Melia brilla en su debut con la selección irlandesa
El joven de 18 años sigue tachando hitos a una velocidad vertiginosa. Habitual con la selección Sub-21 de su país antes de dar el salto desde St Patrick’s Athletic el pasado enero, Melia ya se mueve ahora en el escenario absoluto como si llevara años esperando este momento.
Hace apenas unas semanas recibió su primera llamada del seleccionador Heimir Hallgrimsson. Debutó como suplente en los minutos finales de un amistoso en casa ante Qatar.

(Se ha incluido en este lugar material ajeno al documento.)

File: flow/run.sh
#!/bin/bash
# the make line also repeats each setting of config.mk as NAME=value (left out here)
make -C /OpenROAD-flow-scripts/flow DESIGN_CONFIG=/design/flow/config.mk WORK_HOME=/design/flow/orfs CLKGATE_MAP_FILE= finish
File: flow/constraint.sdc
create_clock -name core_clock -period 5.86 [get_ports {clk}]
set_input_delay 1.1720 -clock core_clock [delete_from_list [all_inputs] [get_ports {clk}]]
set_output_delay 1.1720 -clock core_clock [all_outputs]
set_load 0.01 [all_outputs]
File: flow/design.v
module ALU(Zero, ALU_Result, InputData1, InputData2, shamt, ALU_Control);
input [31:0] InputData1, InputData2;
input [4:0] shamt;
input [3:0] ALU_Control;
output Zero;
output reg [31:0] ALU_Result;
assign Zero = (ALU_Result == 0) ? 1 : 0;
always @ (*)
begin
	case(ALU_Control)
		4'd1: begin 
			ALU_Result <= InputData1+InputData2;
		       end
		4'd2: begin 
			ALU_Result <= InputData1-InputData2;
		       end
		4'd3: begin 
			ALU_Result <= InputData2 << shamt;
		       end
		4'd4: begin 
			ALU_Result <= InputData2 >> shamt;
		       end
		4'd5: begin 
			ALU_Result <= InputData1&InputData2;
		       end
		4'd6: begin 
			ALU_Result <= InputData1|InputData2;
		       end
		4'd7: begin 
			ALU_Result <= ~(InputData1|InputData2);
		       end
		4'd8: begin 
			ALU_Result <= (InputData1<InputData2)? 1 : 0;
		       end
		4'd9: begin
			ALU_Result <= (InputData1 < InputData2);
		       end
		default: ALU_Result <= 0;
	endcase
end
endmodule
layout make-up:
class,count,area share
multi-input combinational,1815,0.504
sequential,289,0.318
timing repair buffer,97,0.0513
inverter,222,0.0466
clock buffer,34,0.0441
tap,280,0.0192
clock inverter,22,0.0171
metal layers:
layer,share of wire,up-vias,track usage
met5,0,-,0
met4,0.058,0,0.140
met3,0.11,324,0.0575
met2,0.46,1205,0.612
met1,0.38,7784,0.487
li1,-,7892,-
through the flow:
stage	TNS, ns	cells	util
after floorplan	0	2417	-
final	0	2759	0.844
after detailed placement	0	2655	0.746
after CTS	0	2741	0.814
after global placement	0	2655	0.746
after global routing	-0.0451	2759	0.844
`timescale 1ns/1ps
`default_nettype none
module eight_input_adder(neighbors, sum);
input  wire [7:0] neighbors;
output logic [3:0] sum;
logic s1, c1, s2, c2, s3, c3, c4, s4, c5, c6;
adder_1 FA1 (.a(neighbors[0]), .b(neighbors[1]), .c_in(neighbors[2]), .sum(s1), .c_out(c1));
adder_1 FA2 (.a(neighbors[3]), .b(neighbors[4]), .c_in(neighbors[5]), .sum(s2), .c_out(c2));
adder_1 FA3 (.a(s1), .b(s2), .c_in(neighbors[6]), .sum(s3), .c_out(c3));
adder_1 HA1 (.a(s3), .b(neighbors[7]), .c_in(1'b0), .sum(sum[0]), .c_out(c4));
adder_1 FA4 (.a(c1), .b(c2), .c_in(c3), .sum(s4), .c_out(c5));
adder_1 HA2 (.a(s4), .b(c4), .c_in(1'b0), .sum(sum[1]), .c_out(c6));
adder_1 HA3 (.a(c5), .b(c6), .c_in(1'b0), .sum(sum[2]), .c_out(sum[3]));
endmodule
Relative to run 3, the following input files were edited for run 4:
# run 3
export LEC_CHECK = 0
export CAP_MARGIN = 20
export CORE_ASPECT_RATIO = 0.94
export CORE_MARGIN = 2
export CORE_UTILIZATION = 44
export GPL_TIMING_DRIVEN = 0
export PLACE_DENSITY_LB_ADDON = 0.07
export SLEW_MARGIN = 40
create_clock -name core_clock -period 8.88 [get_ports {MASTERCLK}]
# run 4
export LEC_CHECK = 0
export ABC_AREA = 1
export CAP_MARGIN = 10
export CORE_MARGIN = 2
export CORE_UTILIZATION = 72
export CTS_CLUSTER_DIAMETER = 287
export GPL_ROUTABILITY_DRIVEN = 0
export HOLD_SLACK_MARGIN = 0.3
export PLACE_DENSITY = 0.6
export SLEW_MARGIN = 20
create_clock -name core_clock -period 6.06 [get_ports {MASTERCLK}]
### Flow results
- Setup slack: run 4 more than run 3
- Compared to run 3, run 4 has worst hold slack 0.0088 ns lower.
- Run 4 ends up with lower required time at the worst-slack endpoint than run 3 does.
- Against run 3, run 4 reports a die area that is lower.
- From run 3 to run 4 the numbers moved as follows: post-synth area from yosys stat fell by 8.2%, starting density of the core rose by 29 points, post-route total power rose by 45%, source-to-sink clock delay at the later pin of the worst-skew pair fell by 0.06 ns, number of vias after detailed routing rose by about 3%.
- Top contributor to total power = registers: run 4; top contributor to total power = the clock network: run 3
Design CORDICNCO, start of the top module:
module CORDICNCO (
    clk_i,
    rst_i,
    val_i,
    phase_inc_i,
    cos_o,
    sin_o,
    val_o
    );
    parameter                   ODAT_W              = 16;
    parameter                   P_INC_W             = 16;
    parameter                   ITER_NUM            = 16;
    parameter                   EN_SIN_N            = 0;
    localparam  [P_INC_W-1:0]   ANGLE_270_DEGREE    = 3<<(P_INC_W-2);
    localparam  [P_INC_W-1:0]   ANGLE_180_DEGREE    = 1<<(P_INC_W-1);
    localparam  [P_INC_W-1:0]   ANGLE_90_DEGREE     = 1<<(P_INC_W-2);
    localparam [15:0] INIT_VALUE = 16'h4CCC;
    input                           clk_i;
    input                           rst_i;
    input                           val_i;
    input           [P_INC_W-1:0]   phase_inc_i;
    output  reg     [ODAT_W-1:0]    cos_o;
    output  reg     [ODAT_W-1:0]    sin_o;
    output  reg                     val_o;
    wire    [P_INC_W-1:0]           precompAngle[ODAT_W-1:0];
  ...
Size: roughly 8700 cells after synthesis, ~810 flip-flops, about 52 I/O pins, roughly 0.060 sq mm of cells after synthesis.
Settings: LEC_CHECK=0, ABC_AREA=1, CAP_MARGIN=20, CELL_PAD_IN_SITES_DETAIL_PLACEMENT=2, CORE_MARGIN=2, CORE_UTILIZATION=40, SLEW_MARGIN=20; clock period 4.0 ns.
run.sh (not shown) runs the stock make flow with config.mk's settings and CLKGATE_MAP_FILE=.
The starting point did not get past global routing, error GRT-0116.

Un estreno discreto en el papel, pero enorme en significado: la puerta de la absoluta ya estaba abierta.
El siguiente capítulo de su acelerado crecimiento llegó al otro lado del Atlántico. Melia y el resto de la expedición viajaron a Norteamérica, donde varias selecciones ultiman detalles antes del Mundial de este verano en Estados Unidos, Canadá y México. En Montreal esperaba la Canadá de Jesse Marsch, último test antes de que los anfitriones den el pistoletazo de salida al torneo.

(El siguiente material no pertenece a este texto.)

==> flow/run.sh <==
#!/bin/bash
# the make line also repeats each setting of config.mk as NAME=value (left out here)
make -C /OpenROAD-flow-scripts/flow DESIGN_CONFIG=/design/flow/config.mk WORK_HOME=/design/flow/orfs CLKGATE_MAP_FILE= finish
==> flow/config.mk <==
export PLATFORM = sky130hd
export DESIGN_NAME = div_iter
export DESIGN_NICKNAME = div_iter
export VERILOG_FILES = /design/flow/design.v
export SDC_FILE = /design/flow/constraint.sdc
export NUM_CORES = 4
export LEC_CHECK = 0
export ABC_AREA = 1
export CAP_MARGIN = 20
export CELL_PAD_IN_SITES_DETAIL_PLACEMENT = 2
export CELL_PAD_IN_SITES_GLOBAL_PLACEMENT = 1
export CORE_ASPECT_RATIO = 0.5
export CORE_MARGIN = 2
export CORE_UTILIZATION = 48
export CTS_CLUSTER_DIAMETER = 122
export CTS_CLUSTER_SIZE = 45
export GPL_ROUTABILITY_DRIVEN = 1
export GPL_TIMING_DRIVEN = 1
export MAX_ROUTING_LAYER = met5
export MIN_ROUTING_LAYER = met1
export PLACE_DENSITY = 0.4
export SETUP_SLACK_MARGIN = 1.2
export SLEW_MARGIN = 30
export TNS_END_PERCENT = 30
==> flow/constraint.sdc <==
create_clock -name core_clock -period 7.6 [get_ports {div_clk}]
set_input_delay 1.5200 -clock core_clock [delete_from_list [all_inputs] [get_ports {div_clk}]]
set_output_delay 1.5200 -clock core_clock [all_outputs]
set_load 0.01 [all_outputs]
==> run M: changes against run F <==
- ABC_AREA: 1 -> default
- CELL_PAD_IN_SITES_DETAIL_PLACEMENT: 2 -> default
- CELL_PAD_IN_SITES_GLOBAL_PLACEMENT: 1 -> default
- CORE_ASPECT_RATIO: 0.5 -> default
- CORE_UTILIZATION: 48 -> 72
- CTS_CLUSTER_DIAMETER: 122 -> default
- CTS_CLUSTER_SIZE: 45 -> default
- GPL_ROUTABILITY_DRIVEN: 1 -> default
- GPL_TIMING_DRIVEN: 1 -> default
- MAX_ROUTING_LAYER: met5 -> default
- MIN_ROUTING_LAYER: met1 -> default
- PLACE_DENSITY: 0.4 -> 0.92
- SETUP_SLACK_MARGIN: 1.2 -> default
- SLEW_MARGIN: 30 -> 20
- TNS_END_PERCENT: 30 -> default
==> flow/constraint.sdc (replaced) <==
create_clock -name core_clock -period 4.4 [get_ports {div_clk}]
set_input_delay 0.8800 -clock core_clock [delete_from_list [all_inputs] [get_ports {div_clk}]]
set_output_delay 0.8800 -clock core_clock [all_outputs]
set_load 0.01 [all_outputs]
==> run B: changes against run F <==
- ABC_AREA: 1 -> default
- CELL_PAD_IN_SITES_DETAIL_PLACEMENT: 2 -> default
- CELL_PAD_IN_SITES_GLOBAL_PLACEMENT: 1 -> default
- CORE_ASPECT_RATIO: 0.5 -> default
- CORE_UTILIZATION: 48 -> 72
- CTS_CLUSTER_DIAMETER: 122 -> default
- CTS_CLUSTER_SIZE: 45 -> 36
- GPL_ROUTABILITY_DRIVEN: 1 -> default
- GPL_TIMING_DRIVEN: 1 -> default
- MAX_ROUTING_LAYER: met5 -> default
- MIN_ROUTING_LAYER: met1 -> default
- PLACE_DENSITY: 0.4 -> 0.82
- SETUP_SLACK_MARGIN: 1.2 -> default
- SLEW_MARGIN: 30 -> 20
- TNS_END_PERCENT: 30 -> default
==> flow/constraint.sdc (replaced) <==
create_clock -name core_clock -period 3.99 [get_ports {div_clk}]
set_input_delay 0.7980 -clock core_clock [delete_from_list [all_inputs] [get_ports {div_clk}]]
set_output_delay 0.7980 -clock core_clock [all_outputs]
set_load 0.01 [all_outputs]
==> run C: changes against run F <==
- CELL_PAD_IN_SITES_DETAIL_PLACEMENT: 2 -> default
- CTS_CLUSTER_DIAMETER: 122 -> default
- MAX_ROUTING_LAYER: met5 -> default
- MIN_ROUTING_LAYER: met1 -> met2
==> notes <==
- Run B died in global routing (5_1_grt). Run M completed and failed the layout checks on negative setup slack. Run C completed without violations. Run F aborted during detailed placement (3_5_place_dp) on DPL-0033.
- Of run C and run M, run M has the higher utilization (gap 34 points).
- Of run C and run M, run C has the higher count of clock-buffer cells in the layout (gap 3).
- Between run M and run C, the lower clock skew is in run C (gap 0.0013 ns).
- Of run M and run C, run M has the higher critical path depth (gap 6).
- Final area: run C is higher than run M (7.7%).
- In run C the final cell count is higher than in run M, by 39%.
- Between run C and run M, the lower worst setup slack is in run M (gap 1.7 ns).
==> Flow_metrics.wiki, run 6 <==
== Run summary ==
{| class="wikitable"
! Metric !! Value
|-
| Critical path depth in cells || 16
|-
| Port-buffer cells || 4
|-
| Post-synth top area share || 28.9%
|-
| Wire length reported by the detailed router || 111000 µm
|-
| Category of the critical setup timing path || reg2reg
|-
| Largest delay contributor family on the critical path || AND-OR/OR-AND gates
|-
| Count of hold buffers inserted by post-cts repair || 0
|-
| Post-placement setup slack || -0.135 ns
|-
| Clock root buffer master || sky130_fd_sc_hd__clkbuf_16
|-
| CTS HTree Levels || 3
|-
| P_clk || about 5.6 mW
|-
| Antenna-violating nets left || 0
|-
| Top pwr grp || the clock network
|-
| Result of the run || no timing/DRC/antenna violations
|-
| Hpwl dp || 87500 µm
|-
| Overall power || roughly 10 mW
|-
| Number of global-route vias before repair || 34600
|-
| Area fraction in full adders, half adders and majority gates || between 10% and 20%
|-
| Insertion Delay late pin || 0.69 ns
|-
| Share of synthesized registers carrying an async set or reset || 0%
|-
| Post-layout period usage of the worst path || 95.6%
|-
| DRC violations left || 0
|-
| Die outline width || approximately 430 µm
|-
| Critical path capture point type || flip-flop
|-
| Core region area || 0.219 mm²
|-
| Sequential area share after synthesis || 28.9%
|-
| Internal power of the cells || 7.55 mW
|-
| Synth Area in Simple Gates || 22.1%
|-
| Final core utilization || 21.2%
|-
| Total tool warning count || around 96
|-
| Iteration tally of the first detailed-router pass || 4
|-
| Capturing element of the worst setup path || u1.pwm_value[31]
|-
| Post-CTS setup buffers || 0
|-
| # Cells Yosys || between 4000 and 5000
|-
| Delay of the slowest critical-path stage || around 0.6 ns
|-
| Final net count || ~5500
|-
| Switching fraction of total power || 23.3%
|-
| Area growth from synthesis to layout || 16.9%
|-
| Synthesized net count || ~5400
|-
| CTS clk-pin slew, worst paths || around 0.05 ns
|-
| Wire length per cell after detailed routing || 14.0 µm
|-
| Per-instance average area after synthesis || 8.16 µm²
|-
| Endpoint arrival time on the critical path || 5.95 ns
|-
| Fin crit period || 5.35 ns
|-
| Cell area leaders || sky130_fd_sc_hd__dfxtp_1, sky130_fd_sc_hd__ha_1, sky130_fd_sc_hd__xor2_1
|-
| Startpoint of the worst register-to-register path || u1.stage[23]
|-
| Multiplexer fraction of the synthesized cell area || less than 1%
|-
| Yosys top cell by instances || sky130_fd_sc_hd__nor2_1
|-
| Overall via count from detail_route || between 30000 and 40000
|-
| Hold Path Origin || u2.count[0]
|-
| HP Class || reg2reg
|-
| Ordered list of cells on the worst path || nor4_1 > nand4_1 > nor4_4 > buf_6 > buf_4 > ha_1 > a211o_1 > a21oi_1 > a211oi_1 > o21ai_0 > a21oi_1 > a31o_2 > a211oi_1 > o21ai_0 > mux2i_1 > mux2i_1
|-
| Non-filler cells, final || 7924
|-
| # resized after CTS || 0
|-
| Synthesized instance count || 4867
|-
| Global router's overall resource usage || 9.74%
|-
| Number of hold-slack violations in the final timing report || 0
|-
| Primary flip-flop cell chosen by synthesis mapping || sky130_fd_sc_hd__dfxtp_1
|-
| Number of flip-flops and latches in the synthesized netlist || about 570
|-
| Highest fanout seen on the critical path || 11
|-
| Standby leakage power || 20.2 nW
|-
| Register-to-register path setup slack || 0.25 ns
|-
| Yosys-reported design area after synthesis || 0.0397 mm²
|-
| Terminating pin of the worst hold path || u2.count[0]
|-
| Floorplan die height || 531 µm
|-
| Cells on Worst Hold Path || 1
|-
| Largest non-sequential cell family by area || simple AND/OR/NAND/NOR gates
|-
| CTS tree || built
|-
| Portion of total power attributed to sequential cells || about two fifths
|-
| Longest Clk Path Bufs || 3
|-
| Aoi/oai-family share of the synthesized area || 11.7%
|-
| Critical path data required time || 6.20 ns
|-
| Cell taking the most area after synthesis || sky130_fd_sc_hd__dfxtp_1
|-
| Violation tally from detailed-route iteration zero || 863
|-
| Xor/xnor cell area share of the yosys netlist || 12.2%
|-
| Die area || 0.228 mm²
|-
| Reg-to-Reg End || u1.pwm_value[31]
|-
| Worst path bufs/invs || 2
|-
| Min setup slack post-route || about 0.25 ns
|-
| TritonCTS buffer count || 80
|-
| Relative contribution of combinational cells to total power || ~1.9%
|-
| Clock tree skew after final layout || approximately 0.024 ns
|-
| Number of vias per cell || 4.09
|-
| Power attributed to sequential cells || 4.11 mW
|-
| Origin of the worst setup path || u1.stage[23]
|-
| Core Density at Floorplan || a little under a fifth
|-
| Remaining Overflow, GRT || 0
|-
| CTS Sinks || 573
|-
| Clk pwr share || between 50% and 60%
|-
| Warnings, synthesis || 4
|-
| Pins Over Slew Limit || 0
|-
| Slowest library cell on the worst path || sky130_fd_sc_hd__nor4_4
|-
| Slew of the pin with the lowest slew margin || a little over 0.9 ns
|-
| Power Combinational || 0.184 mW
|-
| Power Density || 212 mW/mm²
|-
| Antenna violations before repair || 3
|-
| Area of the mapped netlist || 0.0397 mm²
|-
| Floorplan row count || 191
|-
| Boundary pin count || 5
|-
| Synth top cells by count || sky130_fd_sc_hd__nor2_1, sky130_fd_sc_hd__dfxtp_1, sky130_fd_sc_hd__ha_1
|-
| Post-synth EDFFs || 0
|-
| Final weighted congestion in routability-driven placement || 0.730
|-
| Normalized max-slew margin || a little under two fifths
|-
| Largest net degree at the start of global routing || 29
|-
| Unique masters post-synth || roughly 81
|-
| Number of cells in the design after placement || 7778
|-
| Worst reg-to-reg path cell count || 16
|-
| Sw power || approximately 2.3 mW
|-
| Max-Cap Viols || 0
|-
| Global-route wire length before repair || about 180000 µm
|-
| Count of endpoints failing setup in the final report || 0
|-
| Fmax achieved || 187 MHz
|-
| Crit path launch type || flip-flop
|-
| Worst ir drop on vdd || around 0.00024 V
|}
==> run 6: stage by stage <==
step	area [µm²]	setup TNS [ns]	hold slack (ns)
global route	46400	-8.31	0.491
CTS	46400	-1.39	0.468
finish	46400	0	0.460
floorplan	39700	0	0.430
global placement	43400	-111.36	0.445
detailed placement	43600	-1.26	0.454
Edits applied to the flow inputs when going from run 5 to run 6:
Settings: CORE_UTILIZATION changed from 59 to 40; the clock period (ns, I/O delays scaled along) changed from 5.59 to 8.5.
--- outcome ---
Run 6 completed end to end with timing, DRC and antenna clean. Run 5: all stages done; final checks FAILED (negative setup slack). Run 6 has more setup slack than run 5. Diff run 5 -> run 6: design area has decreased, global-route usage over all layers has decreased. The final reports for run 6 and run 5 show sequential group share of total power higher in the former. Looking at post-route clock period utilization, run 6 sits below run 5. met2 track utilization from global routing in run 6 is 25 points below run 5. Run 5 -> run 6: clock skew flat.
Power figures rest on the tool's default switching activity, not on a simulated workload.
`config.mk`:
```
export PLATFORM = sky130hd
export DESIGN_NAME = Dmac_Top
export DESIGN_NICKNAME = Dmac_Top
export VERILOG_FILES = /design/flow/design.v
export SDC_FILE = /design/flow/constraint.sdc
export NUM_CORES = 4
export LEC_CHECK = 0
export CAP_MARGIN = 20
export CORE_MARGIN = 2
export CORE_UTILIZATION = 40
export PLACE_DENSITY = 0.6
export SLEW_MARGIN = 20
```
`constraint.sdc`:
```
create_clock -name core_clock -period 10.0 [get_ports {clk}]
set_input_delay 2.0000 -clock core_clock [delete_from_list [all_inputs] [get_ports {clk}]]
set_output_delay 2.0000 -clock core_clock [all_outputs]
set_load 0.01 [all_outputs]
```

El ambiente era de partido serio, de examen final. Y el castigo para el primer despiste no tardó en llegar. A los 23 minutos, un córner envenenado de Stephen Eustaquio pilló descolocada a la zaga irlandesa: el balón golpeó en el pecho del defensa del Everton Jake O’Brien y se coló en su propia portería. Un golpe frío, casi humillante, que obligaba a remar a contracorriente.
Irlanda no se descompuso. El empate llegó en el minuto 60 y tuvo firma conocida en la Premier League. Chiedozie Ogbene apareció para aprovechar un rechace tras un momento clave del encuentro: Maxime Crepeau adivinó el lanzamiento de penalti del ex delantero del Spurs Troy Parrott, pero dejó el balón vivo. Ogbene, más rápido que nadie, cazó el rebote y puso el 1-1. La selección visitante volvía a respirar.
Con el duelo ya abierto y espacios en las dos áreas, Hallgrimsson movió el banquillo. Diez minutos después del gol, Melia entró en escena para disputar los últimos 20 minutos, sustituyendo al jugador del Benfica Jaden Umeh y formando dupla en ataque precisamente con Parrott. Una señal clara de confianza: no venía solo a cumplir, venía a influir.
Y casi lo logra. El partido se estiró, Canadá se volcó y los irlandeses encontraron campo para correr. En el minuto 83, Ogbene lanzó una contra y vio el desmarque de Melia dentro del área. Pase filtrado, control orientado y disparo raso buscando el gol del triunfo. La jugada pedía final feliz, pero Crepeau salió decidido, achicó espacios y detuvo el remate.
No hubo victoria, pero sí un mensaje. En un escenario mundialista, ante la selección anfitriona y con la presión de los últimos minutos, Melia se mostró disponible, valiente y con instinto para aparecer donde se deciden los partidos. Para un delantero de 18 años, recién aterrizado desde St Patrick’s Athletic, no es un mal punto de partida. Y con un Mundial a la vuelta de la esquina, la pregunta ya no es si está preparado, sino cuánto protagonismo está dispuesto a reclamar.